GIVEN RECORDS START

This design comes from an exercise in tuning for small area, a short achievable clock period and few clock cycles on the open sky130 flow, not from production work.
The RTL was checked by simulation tests, not by an equivalence proof against the original design.
Power is estimated from default activity; no workload was simulated.

File: design/flow/constraint.sdc
create_clock -name core_clock -period 12.0 [get_ports {clk}]
set_input_delay 2.4000 -clock core_clock [delete_from_list [all_inputs] [get_ports {clk}]]
set_output_delay 2.4000 -clock core_clock [all_outputs]
set_load 0.01 [all_outputs]
File: design/flow/run.sh
#!/bin/bash
# synth_recipe.tcl (not shown) runs the flow's synth.tcl, then flattens the netlist and writes it again
# the make line also repeats each setting of config.mk as NAME=value (left out here)
make -C /OpenROAD-flow-scripts/flow DESIGN_CONFIG=/design/flow/config.mk WORK_HOME=/design/flow/orfs CLKGATE_MAP_FILE= SYNTH_SCRIPT=/design/flow/synth_recipe.tcl finish
File: design/flow/design.v
module audio_mixer (
    input  wire        clk,
    input  wire        rst,
    input  wire        bus_req,
    input  wire        bus_we,
    input  wire [1:0]  bus_size,
    input  wire [23:0] bus_addr,
    input  wire [31:0] bus_wdata,
    output reg         bus_ack,
    output reg  [31:0] bus_rdata,
    output reg         sink_valid,
    output reg         sink_last,
    output reg  [15:0] sink_left,
    output reg  [15:0] sink_right
);
    localparam integer CAP    = 40;
    localparam integer OFFSET = 24;
    localparam [3:0] F_ILLEGAL = 4'd1, F_BADFPS = 4'd2, F_STALE = 4'd3,
                     F_TOOLONG = 4'd4, F_OVERRUN = 4'd5, F_BUS = 4'd6;
    localparam [7:0] OP_NOP = 8'h00, OP_ENABLE = 8'h01, OP_DISABLE = 8'h02,
                     OP_PAUSE = 8'h03, OP_RESUME = 8'h04, OP_SETFPS = 8'h05,
                     OP_RESET = 8'h06, OP_MIX = 8'h07, OP_PUSH = 8'h08,
                     OP_TICK = 8'h09, OP_AUXLOAD = 8'h0A, OP_AUXCLEAR = 8'h0B;
    localparam [2:0] S_IDLE = 3'd0, S_MIX = 3'd1, S_PUSH = 3'd2,
                     S_DEL = 3'd3, S_DONE = 3'd4;
    reg        enabled, paused, cfg_stale, bufs_valid;
    reg  [1:0] fps;               
    reg  [6:0] wcur, rcur;        
    reg        aux_empty, aux_err;
    reg  [3:0] aux_len;           
    reg  [2:0] aux_pos;           
    reg        fault;
    reg  [3:0] fault_code;
    reg [31:0] drain_count;
    reg  [7:0] pcm_b   [0:31];
    reg  [7:0] syn_b   [0:31];
    reg  [7:0] aux_b   [0:15];
    reg  [7:0] mix_b   [0:31];
    reg  [7:0] ring_b  [0:CAP-1];
    reg  [2:0] state;
    reg  [1:0] cmd_kind;          
    reg  [4:0] cmd_n;             
    reg  [4:0] idx;               
    reg  [5:0] rpos;              
    reg  [4:0] mixlen;            
    reg  [3:0] frames;            
    reg  [7:0] fps_val;
    always @(*) begin
        case (fps)
            2'd0:    begin mixlen = 5'd16; frames = 4'd8; fps_val = 8'd30;  end
            2'd2:    begin mixlen = 5'd4;  frames = 4'd2; fps_val = 8'd120; end
            default: begin mixlen = 5'd8;  frames = 4'd4; fps_val = 8'd60;  end
        endcase
    end
    wire [31:0] status = {20'd0, fault_code, fault, 1'b0, bufs_valid, aux_err,
                          aux_empty, cfg_stale, paused, enabled};
    reg  [2:0] nbytes;
    always @(*) begin
        case (bus_size)
            2'd0:    nbytes = 3'd1;
            2'd1:    nbytes = 3'd2;
            2'd2:    nbytes = 3'd4;
            default: nbytes = 3'd0;
        endcase
    end
    wire aligned = (bus_size == 2'd0) ||
                   (bus_size == 2'd1 && bus_addr[0] == 1'b0) ||
                   (bus_size == 2'd2 && bus_addr[1:0] == 2'b00);
    wire in_regs  = (bus_addr[23:12] == 12'h000);
    wire in_pcm   = (bus_addr[23:16] == 8'h01);
    wire in_syn   = (bus_addr[23:16] == 8'h02);
    wire in_mix   = (bus_addr[23:16] == 8'h03);
    wire in_ring  = (bus_addr[23:18] == 6'b000001);
    wire in_aux   = bus_addr[23];
    wire [23:0] end16 = {8'd0, bus_addr[15:0]} + {21'd0, nbytes};
    wire [23:0] end18 = {6'd0, bus_addr[17:0]} + {21'd0, nbytes};
    wire [23:0] end23 = {1'd0, bus_addr[22:0]} + {21'd0, nbytes};
    reg  acc_ok;
    always @(*) begin
        acc_ok = 1'b0;
        if (bus_size != 2'd3 && aligned) begin
            if (in_regs)
                acc_ok = (bus_size == 2'd2) && (bus_addr[11:0] < 12'h02C);
            else if (in_pcm || in_syn || in_mix)
                acc_ok = (end16 <= 24'd32);
            else if (in_ring)
                acc_ok = (end18 <= CAP);
            else if (in_aux)
                acc_ok = (end23 <= 24'd16);
        end
    end
    wire [5:0] boff = bus_addr[5:0];
    reg [31:0] rd_b;
    reg  [5:0] rb;
    integer j;
    always @(*) begin
        for (j = 0; j < 4; j = j + 1) begin
            rb      = boff + j[5:0];
            rd_b[8*j +: 8] = 8'd0;
            if (in_pcm)
                rd_b[8*j +: 8] = pcm_b[rb[4:0]];
            else if (in_syn)
                rd_b[8*j +: 8] = syn_b[rb[4:0]];
            else if (in_aux)
                rd_b[8*j +: 8] = aux_b[rb[3:0]];
            else if (in_mix) begin
                if (bufs_valid && ({1'b0, rb[4:1]} < mixlen))
                    rd_b[8*j +: 8] = mix_b[rb[4:0]];
            end else if (in_ring) begin
                if (bufs_valid && rb < CAP)
                    rd_b[8*j +: 8] = ring_b[rb];
            end
        end
    end
    reg [31:0] reg_rdata;
    always @(*) begin
        case (bus_addr[5:2])
            4'h1:    reg_rdata = status;
            4'h2:    reg_rdata = {24'd0, fps_val};
            4'h3:    reg_rdata = {27'd0, mixlen};
            4'h4:    reg_rdata = {28'd0, frames};
            4'h5:    reg_rdata = CAP;
            4'h6:    reg_rdata = {25'd0, wcur};
            4'h7:    reg_rdata = {25'd0, rcur};
            4'h8:    reg_rdata = {28'd0, aux_len};
            4'h9:    reg_rdata = {29'd0, aux_pos};
            4'hA:    reg_rdata = drain_count;
            default: reg_rdata = 32'd0;
        endcase
    end
    reg [31:0] rdata_c;
    always @(*) begin
        rdata_c = 32'd0;
        if (acc_ok && !bus_we) begin
            if (in_regs)
                rdata_c = reg_rdata;
            else begin
                rdata_c[7:0] = rd_b[7:0];
                if (bus_size != 2'd0)
                    rdata_c[15:8] = rd_b[15:8];
                if (bus_size == 2'd2) begin
                    rdata_c[23:16] = rd_b[23:16];
                    rdata_c[31:24] = rd_b[31:24];
                end
            end
        end
    end
    wire        is_cmd   = bus_req && bus_we && acc_ok && in_regs &&
                           bus_addr[11:0] == 12'h000;
    wire [7:0]  op       = bus_wdata[7:0];
    wire [23:0] arg      = bus_wdata[31:8];
    wire        active   = enabled && !paused;
    wire        arg_zero = (arg == 24'd0);
    wire        op_noarg = (op == OP_NOP) || (op == OP_ENABLE) || (op == OP_DISABLE) ||
                           (op == OP_PAUSE) || (op == OP_RESUME) || (op == OP_RESET) ||
                           (op == OP_AUXCLEAR);
    wire        illegal  = (op > OP_AUXCLEAR) || (op_noarg && !arg_zero);
    wire        fps_ok   = (arg == 24'd30) || (arg == 24'd60) || (arg == 24'd120);
    wire [1:0]  fps_new  = (arg == 24'd30) ? 2'd0 : (arg == 24'd120) ? 2'd2 : 2'd1;
    wire        stream_op = (op == OP_MIX) || (op == OP_PUSH) || (op == OP_TICK);
    wire        too_long = (arg > {19'd0, mixlen});
    wire        overrun  = ({arg, 1'b0} > CAP);
    reg  [3:0] cmd_fault;
    always @(*) begin
        cmd_fault = 4'd0;
        if (illegal)
            cmd_fault = F_ILLEGAL;
        else if (op == OP_SETFPS && !fps_ok)
            cmd_fault = F_BADFPS;
        else if (stream_op && active) begin
            if (cfg_stale)
                cmd_fault = F_STALE;
            else if (too_long)
                cmd_fault = F_TOOLONG;
            else if (op != OP_MIX && overrun)
                cmd_fault = F_OVERRUN;
        end
    end
    wire [3:0]  ei    = idx[3:0];
    wire [15:0] pcm_e = {pcm_b[{ei, 1'b1}], pcm_b[{ei, 1'b0}]};
    wire [15:0] syn_e = {syn_b[{ei, 1'b1}], syn_b[{ei, 1'b0}]};
    wire [15:0] aux_e = aux_empty ? 16'd0 : {aux_b[{aux_pos, 1'b1}], aux_b[{aux_pos, 1'b0}]};
    wire signed [17:0] sum = $signed({{2{aux_e[15]}}, aux_e}) +
                             $signed({{2{pcm_e[15]}}, pcm_e}) +
                             $signed({{2{syn_e[15]}}, syn_e});
    wire [15:0] clipped = (sum >= 18'sd32768)  ? 16'h7FFF :
                          (sum < -18'sd32768)  ? 16'h8000 : sum[15:0];
    wire [2:0]  aux_pos_next = ({1'b0, aux_pos} + 4'd1 == aux_len) ? 3'd0 : aux_pos + 3'd1;
    function [5:0] ring_mod;
        input [6:0] c;
        begin
            if (c >= 2*CAP)
                ring_mod = c - 2*CAP;
            else if (c >= CAP)
                ring_mod = c - CAP;
            else
                ring_mod = c[5:0];
        end
    endfunction
    wire [7:0] w_adv = {1'b0, wcur} + {2'd0, cmd_n, 1'b0};
    wire [7:0] r_adv = {1'b0, rcur} + {2'd0, cmd_n, 1'b0};
    wire       drift = (r_adv > CAP);
    wire [3:0] fi = idx[3:0];
    always @(*) begin
        bus_ack    = 1'b0;
        bus_rdata  = rdata_c;
        sink_valid = (state == S_DEL);
        sink_last  = (state == S_DEL) && (idx == {1'b0, frames} - 5'd1);
        sink_left  = {mix_b[{fi[2:0], 2'b01}], mix_b[{fi[2:0], 2'b00}]};
        sink_right = {mix_b[{fi[2:0], 2'b11}], mix_b[{fi[2:0], 2'b10}]};
        if (state == S_IDLE)
            bus_ack = bus_req && !(is_cmd && !fault && cmd_fault == 4'd0 &&
                                   stream_op && active);
        else if (state == S_DONE)
            bus_ack = 1'b1;
    end
    integer k;
    task do_reset_bufs;
        begin
            for (k = 0; k < CAP; k = k + 1)
                ring_b[k] <= 8'd0;
            for (k = 0; k < 32; k = k + 1)
                if (k < 2 * mixlen)
                    mix_b[k] <= 8'd0;
            rcur       <= 7'd0;
            wcur       <= OFFSET;
            bufs_valid <= 1'b1;
            cfg_stale  <= 1'b0;
        end
    endtask
    task raise_fault;
        input [3:0] code;
        begin
            if (!fault) begin
                fault      <= 1'b1;
                fault_code <= code;
            end
        end
    endtask
    always @(posedge clk) begin
        if (rst) begin
            enabled     <= 1'b0;
            paused      <= 1'b0;
            cfg_stale   <= 1'b0;
            bufs_valid  <= 1'b0;
            fps         <= 2'd1;
            wcur        <= 7'd0;
            rcur        <= 7'd0;
            aux_empty   <= 1'b1;
            aux_err     <= 1'b0;
            aux_len     <= 4'd1;
            aux_pos     <= 3'd0;
            fault       <= 1'b0;
            fault_code  <= 4'd0;
            drain_count <= 32'd0;
            state       <= S_IDLE;
            cmd_kind    <= 2'd0;
            cmd_n       <= 5'd0;
            idx         <= 5'd0;
            rpos        <= 6'd0;
        end else begin
            case (state)
            S_IDLE: if (bus_req) begin
                if (!acc_ok) begin
                    raise_fault(F_BUS);
                end else if (bus_we && in_regs) begin
                    if (bus_addr[11:0] == 12'h000 && !fault) begin
                        if (cmd_fault != 4'd0) begin
                            raise_fault(cmd_fault);
                        end else begin
                            case (op)
                            OP_ENABLE: begin
                                enabled <= 1'b1;
                                paused  <= 1'b0;
                                do_reset_bufs;
                            end
                            OP_DISABLE: begin
                                enabled    <= 1'b0;
                                paused     <= 1'b0;
                                cfg_stale  <= 1'b0;
                                bufs_valid <= 1'b0;
                            end
                            OP_PAUSE:
                                if (enabled) paused <= 1'b1;
                            OP_RESUME:
                                if (enabled) begin
                                    paused <= 1'b0;
                                    do_reset_bufs;
                                end
                            OP_SETFPS:
                                if (fps_new != fps) begin
                                    fps <= fps_new;
                                    if (enabled) begin
                                        cfg_stale  <= 1'b1;
                                        bufs_valid <= 1'b0;
                                    end
                                end
                            OP_RESET:
                                if (enabled) do_reset_bufs;
                            OP_MIX, OP_PUSH, OP_TICK:
                                if (active) begin
                                    cmd_kind <= (op == OP_MIX) ? 2'd0 :
                                                (op == OP_PUSH) ? 2'd1 : 2'd2;
                                    cmd_n    <= arg[4:0];
                                    idx      <= 5'd0;
                                    rpos     <= ring_mod(wcur);
                                    if (op != OP_PUSH)
                                        state <= (arg == 24'd0) ? ((op == OP_MIX) ? S_DONE : S_DEL) : S_MIX;
                                    else
                                        state <= (arg == 24'd0) ? S_DEL : S_PUSH;
                                end
                            OP_AUXLOAD:
                                if (arg == 24'd0 || arg > 24'd8) begin
                                    aux_err <= 1'b1;
                                end else begin
                                    aux_len   <= arg[3:0];
                                    aux_pos   <= 3'd0;
                                    aux_empty <= 1'b0;
                                    aux_err   <= 1'b0;
                                end
                            OP_AUXCLEAR: begin
                                aux_empty <= 1'b1;
                                aux_len   <= 4'd1;
                                aux_pos   <= 3'd0;
                                aux_err   <= 1'b0;
                            end
                            default: ;
                            endcase
                        end
                    end
                end else if (bus_we) begin
                    if (in_pcm) begin
                        pcm_b[boff[4:0]] <= bus_wdata[7:0];
                        if (bus_size != 2'd0) pcm_b[boff[4:0] + 5'd1] <= bus_wdata[15:8];
                        if (bus_size == 2'd2) begin
                            pcm_b[boff[4:0] + 5'd2] <= bus_wdata[23:16];
                            pcm_b[boff[4:0] + 5'd3] <= bus_wdata[31:24];
                        end
                    end else if (in_syn) begin
                        syn_b[boff[4:0]] <= bus_wdata[7:0];
                        if (bus_size != 2'd0) syn_b[boff[4:0] + 5'd1] <= bus_wdata[15:8];
                        if (bus_size == 2'd2) begin
                            syn_b[boff[4:0] + 5'd2] <= bus_wdata[23:16];
                            syn_b[boff[4:0] + 5'd3] <= bus_wdata[31:24];
                        end
                    end else if (in_aux) begin
                        aux_b[boff[3:0]] <= bus_wdata[7:0];
                        if (bus_size != 2'd0) aux_b[boff[3:0] + 4'd1] <= bus_wdata[15:8];
                        if (bus_size == 2'd2) begin
                            aux_b[boff[3:0] + 4'd2] <= bus_wdata[23:16];
                            aux_b[boff[3:0] + 4'd3] <= bus_wdata[31:24];
                        end
                    end
                end
            end
            S_MIX: begin
                mix_b[{ei, 1'b0}] <= clipped[7:0];
                mix_b[{ei, 1'b1}] <= clipped[15:8];
                aux_pos <= aux_pos_next;
                if (idx == cmd_n - 5'd1) begin
                    idx   <= 5'd0;
                    state <= (cmd_kind == 2'd0) ? S_DONE : S_PUSH;
                end else begin
                    idx <= idx + 5'd1;
                end
            end
            S_PUSH: begin
                ring_b[rpos]        <= mix_b[{ei, 1'b0}];
                ring_b[rpos + 6'd1] <= mix_b[{ei, 1'b1}];
                rpos <= (rpos + 6'd2 == CAP) ? 6'd0 : rpos + 6'd2;
                if (idx == cmd_n - 5'd1) begin
                    idx   <= 5'd0;
                    state <= S_DEL;
                    if (drift) begin
                        wcur <= w_adv[6:0] - CAP;
                        rcur <= r_adv[6:0] - CAP;
                    end else begin
                        wcur <= w_adv[6:0];
                        rcur <= r_adv[6:0];
                    end
                end else begin
                    idx <= idx + 5'd1;
                end
            end
            S_DEL: begin
                if (idx == {1'b0, frames} - 5'd1) begin
                    idx         <= 5'd0;
                    state       <= S_DONE;
                    drain_count <= drain_count + 32'd1;
                end else begin
                    idx <= idx + 5'd1;
                end
            end
            S_DONE:
                state <= S_IDLE;
            default:
                state <= S_IDLE;
            endcase
        end
    end
endmodule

GIVEN RECORDS END

● DIRECTIONS FOR THIS TASK: Reproduce exactly, and with no other material, the lines between those holding "syn_b[boff[4:0] + 5'd2]" and "aux_b[boff[3:0] + 4'd3]", inclusive.

● EXPECTED ANSWER:
                            syn_b[boff[4:0] + 5'd2] <= bus_wdata[23:16];
                            syn_b[boff[4:0] + 5'd3] <= bus_wdata[31:24];
                        end
                    end else if (in_aux) begin
                        aux_b[boff[3:0]] <= bus_wdata[7:0];
                        if (bus_size != 2'd0) aux_b[boff[3:0] + 4'd1] <= bus_wdata[15:8];
                        if (bus_size == 2'd2) begin
                            aux_b[boff[3:0] + 4'd2] <= bus_wdata[23:16];
                            aux_b[boff[3:0] + 4'd3] <= bus_wdata[31:24];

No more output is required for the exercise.